**THE PROBLEM**: Say how many lines of the material below contain the word "higher", with no other words.

**INPUT RECORDS**:
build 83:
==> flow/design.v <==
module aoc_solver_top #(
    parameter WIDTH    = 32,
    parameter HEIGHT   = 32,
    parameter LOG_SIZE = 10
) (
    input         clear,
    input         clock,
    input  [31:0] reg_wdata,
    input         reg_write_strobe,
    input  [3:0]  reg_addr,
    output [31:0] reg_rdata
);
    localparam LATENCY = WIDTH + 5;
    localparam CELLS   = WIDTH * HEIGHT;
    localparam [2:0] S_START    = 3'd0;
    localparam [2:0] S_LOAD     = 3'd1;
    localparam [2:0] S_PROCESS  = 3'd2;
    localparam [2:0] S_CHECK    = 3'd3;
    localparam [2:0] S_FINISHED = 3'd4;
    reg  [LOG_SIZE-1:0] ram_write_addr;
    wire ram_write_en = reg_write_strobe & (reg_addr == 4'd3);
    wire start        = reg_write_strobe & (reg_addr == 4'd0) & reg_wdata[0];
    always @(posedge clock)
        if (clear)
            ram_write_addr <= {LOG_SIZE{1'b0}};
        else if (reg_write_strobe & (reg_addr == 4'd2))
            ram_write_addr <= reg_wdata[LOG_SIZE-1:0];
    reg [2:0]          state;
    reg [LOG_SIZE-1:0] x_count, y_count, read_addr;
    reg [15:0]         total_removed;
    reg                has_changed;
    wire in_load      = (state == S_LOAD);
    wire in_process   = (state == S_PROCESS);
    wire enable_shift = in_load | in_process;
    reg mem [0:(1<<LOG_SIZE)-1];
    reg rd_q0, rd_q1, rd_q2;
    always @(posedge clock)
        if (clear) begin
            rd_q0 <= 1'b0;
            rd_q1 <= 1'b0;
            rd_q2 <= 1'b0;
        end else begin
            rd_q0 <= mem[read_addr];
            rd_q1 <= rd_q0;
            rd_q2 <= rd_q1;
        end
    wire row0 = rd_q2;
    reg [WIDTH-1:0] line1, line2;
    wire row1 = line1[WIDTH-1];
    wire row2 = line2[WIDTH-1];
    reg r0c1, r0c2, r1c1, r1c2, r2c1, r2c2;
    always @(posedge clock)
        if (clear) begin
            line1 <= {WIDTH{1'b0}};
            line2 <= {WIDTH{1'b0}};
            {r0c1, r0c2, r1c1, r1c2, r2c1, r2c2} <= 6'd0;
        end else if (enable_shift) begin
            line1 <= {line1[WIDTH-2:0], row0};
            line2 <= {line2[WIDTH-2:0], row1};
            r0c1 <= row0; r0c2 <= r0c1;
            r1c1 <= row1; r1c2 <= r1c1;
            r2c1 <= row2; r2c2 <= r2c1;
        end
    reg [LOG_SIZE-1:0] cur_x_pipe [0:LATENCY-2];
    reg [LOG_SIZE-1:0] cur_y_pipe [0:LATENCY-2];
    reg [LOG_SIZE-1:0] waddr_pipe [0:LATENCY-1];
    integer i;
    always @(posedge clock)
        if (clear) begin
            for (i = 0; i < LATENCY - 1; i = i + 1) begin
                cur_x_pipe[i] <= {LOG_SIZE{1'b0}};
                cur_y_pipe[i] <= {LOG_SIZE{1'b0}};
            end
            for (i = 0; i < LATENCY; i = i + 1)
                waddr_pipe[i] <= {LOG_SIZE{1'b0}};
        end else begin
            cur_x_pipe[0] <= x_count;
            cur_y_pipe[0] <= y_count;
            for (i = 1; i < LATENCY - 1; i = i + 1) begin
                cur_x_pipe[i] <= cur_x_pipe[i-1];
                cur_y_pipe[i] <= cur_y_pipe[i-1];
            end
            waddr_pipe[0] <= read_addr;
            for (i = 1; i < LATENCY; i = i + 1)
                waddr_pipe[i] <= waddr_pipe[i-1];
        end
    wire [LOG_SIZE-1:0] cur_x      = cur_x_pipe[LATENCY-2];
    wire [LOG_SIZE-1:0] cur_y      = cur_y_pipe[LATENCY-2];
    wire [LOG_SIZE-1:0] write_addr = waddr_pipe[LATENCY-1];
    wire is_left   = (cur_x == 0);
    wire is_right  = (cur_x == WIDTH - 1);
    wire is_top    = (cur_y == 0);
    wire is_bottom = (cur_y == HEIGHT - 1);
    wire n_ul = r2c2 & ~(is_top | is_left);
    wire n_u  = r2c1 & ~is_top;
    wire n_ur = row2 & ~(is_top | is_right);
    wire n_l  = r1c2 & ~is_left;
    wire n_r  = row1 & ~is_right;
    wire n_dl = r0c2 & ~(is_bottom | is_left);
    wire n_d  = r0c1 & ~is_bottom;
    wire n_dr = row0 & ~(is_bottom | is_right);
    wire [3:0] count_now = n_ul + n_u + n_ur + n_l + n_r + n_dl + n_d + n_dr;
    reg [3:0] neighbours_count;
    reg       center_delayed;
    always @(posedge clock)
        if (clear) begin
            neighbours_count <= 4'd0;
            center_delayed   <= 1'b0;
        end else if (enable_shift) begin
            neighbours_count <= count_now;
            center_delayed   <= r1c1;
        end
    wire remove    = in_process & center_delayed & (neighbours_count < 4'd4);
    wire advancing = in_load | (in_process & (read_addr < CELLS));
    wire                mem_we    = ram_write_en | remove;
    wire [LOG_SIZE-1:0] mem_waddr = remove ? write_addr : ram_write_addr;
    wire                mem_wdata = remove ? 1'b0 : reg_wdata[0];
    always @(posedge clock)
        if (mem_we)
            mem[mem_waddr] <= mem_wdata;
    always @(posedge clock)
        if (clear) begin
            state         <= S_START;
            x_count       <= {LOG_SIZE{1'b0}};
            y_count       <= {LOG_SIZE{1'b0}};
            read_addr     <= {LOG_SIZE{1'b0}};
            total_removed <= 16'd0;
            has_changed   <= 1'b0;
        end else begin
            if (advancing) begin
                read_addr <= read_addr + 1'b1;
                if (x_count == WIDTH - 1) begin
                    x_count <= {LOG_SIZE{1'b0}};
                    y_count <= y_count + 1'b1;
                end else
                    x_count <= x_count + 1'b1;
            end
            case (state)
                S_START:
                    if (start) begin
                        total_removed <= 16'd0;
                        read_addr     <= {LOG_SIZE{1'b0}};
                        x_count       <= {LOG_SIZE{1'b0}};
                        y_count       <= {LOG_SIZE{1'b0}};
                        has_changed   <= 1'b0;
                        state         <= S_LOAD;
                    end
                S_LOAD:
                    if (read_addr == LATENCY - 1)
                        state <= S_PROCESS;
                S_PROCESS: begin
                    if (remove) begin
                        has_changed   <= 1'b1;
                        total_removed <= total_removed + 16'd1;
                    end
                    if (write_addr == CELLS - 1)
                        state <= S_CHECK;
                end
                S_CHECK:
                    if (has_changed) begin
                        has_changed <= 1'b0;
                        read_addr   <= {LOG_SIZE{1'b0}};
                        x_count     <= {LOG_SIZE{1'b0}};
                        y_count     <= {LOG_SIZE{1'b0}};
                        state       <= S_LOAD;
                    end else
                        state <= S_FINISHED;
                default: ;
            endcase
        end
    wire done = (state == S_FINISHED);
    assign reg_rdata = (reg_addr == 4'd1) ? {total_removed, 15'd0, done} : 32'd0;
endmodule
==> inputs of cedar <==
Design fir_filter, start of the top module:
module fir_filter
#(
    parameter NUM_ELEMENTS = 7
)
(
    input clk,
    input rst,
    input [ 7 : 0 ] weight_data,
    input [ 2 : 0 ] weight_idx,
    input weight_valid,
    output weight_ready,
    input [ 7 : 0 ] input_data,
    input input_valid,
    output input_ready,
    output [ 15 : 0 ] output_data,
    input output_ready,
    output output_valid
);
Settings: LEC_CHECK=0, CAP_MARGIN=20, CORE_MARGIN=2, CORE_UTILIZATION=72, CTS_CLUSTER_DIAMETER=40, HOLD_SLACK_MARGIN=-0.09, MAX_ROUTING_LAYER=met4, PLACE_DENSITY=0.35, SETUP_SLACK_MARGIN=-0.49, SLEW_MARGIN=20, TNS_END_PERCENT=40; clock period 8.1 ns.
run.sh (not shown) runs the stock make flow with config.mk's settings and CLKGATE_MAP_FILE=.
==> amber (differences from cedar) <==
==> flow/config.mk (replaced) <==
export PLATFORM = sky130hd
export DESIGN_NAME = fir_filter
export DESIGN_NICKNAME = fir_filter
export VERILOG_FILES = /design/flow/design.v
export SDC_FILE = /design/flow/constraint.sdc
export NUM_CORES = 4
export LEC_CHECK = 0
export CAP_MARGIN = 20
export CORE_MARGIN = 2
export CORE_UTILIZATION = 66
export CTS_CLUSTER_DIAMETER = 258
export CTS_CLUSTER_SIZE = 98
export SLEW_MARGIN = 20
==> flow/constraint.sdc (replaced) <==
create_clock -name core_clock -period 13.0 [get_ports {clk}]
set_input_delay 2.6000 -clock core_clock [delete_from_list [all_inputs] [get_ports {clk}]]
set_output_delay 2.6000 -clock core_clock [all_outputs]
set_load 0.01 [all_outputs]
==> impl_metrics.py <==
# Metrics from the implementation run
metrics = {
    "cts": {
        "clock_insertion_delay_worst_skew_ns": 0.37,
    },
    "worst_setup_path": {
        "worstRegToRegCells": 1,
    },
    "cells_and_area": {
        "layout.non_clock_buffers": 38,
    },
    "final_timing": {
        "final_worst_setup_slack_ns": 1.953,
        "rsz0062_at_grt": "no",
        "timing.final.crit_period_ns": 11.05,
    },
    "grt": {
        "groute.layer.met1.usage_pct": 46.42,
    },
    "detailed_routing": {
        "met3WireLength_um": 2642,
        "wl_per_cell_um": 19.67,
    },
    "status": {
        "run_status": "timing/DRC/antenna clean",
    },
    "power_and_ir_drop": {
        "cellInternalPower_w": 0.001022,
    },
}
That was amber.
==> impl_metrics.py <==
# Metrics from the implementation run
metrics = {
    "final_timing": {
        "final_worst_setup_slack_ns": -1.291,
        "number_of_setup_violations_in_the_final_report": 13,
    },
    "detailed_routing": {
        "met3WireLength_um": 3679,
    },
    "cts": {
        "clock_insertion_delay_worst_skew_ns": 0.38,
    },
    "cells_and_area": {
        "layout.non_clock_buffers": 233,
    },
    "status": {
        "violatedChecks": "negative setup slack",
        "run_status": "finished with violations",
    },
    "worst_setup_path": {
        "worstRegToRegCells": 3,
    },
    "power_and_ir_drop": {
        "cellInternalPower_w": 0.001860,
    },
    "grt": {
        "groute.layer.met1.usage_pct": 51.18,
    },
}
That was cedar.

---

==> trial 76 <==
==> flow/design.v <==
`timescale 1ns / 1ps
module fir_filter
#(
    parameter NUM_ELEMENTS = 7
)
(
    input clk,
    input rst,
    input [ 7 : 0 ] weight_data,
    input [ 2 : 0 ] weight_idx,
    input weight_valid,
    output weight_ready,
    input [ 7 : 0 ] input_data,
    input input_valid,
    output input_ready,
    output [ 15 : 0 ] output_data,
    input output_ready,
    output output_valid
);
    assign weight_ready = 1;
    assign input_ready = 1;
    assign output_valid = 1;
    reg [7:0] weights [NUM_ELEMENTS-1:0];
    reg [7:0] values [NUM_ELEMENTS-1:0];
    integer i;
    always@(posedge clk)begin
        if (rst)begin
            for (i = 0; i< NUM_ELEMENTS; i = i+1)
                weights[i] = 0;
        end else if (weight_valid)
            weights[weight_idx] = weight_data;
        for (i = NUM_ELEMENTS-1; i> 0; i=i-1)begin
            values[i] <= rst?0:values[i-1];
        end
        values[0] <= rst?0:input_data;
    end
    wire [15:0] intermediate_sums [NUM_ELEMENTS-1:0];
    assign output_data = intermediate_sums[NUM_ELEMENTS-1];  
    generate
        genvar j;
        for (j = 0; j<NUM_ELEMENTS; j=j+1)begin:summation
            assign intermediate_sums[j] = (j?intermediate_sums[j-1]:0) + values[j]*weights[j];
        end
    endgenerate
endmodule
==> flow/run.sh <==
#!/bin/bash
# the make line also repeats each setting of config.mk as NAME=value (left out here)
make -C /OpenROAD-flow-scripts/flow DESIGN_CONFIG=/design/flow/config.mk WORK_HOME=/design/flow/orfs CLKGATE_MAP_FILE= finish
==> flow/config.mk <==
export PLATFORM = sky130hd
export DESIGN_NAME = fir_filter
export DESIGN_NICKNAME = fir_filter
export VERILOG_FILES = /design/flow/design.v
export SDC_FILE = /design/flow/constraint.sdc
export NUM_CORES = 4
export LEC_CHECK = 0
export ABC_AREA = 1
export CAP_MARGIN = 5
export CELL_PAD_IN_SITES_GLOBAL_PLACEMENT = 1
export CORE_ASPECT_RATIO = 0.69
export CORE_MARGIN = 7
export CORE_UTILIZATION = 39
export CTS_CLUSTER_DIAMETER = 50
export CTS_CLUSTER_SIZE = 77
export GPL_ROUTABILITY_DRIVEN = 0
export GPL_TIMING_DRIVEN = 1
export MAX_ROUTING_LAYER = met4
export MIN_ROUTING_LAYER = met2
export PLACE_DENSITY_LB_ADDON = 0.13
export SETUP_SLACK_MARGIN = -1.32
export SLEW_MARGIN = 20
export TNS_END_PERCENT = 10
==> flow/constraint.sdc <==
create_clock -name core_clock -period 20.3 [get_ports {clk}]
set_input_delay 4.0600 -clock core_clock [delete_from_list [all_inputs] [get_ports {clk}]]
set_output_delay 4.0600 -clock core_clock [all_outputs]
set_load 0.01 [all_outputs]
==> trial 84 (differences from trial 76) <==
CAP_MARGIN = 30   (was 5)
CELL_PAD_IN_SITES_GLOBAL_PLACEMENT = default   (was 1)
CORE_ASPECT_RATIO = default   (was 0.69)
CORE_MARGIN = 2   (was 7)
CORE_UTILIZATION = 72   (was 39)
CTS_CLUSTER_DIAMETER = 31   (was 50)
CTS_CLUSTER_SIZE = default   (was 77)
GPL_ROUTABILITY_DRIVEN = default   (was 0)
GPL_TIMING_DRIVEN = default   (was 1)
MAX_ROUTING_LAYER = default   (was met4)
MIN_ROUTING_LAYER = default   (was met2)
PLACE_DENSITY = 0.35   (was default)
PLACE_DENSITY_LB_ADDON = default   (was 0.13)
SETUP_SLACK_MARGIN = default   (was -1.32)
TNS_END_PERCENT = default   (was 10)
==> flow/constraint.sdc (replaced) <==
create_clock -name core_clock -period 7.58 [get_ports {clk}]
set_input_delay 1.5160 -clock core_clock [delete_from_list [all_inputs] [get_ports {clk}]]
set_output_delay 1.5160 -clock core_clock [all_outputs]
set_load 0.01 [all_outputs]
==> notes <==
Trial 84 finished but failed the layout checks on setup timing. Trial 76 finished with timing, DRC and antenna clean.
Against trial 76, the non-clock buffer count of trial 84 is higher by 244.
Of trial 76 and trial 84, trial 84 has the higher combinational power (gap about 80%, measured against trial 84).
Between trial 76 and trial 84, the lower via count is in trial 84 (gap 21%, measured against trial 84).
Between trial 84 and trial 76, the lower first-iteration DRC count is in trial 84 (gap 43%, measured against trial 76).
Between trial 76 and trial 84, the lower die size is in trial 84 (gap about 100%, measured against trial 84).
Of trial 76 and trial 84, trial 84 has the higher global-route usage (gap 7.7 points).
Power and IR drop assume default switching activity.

**YOUR RESPONSE**: 3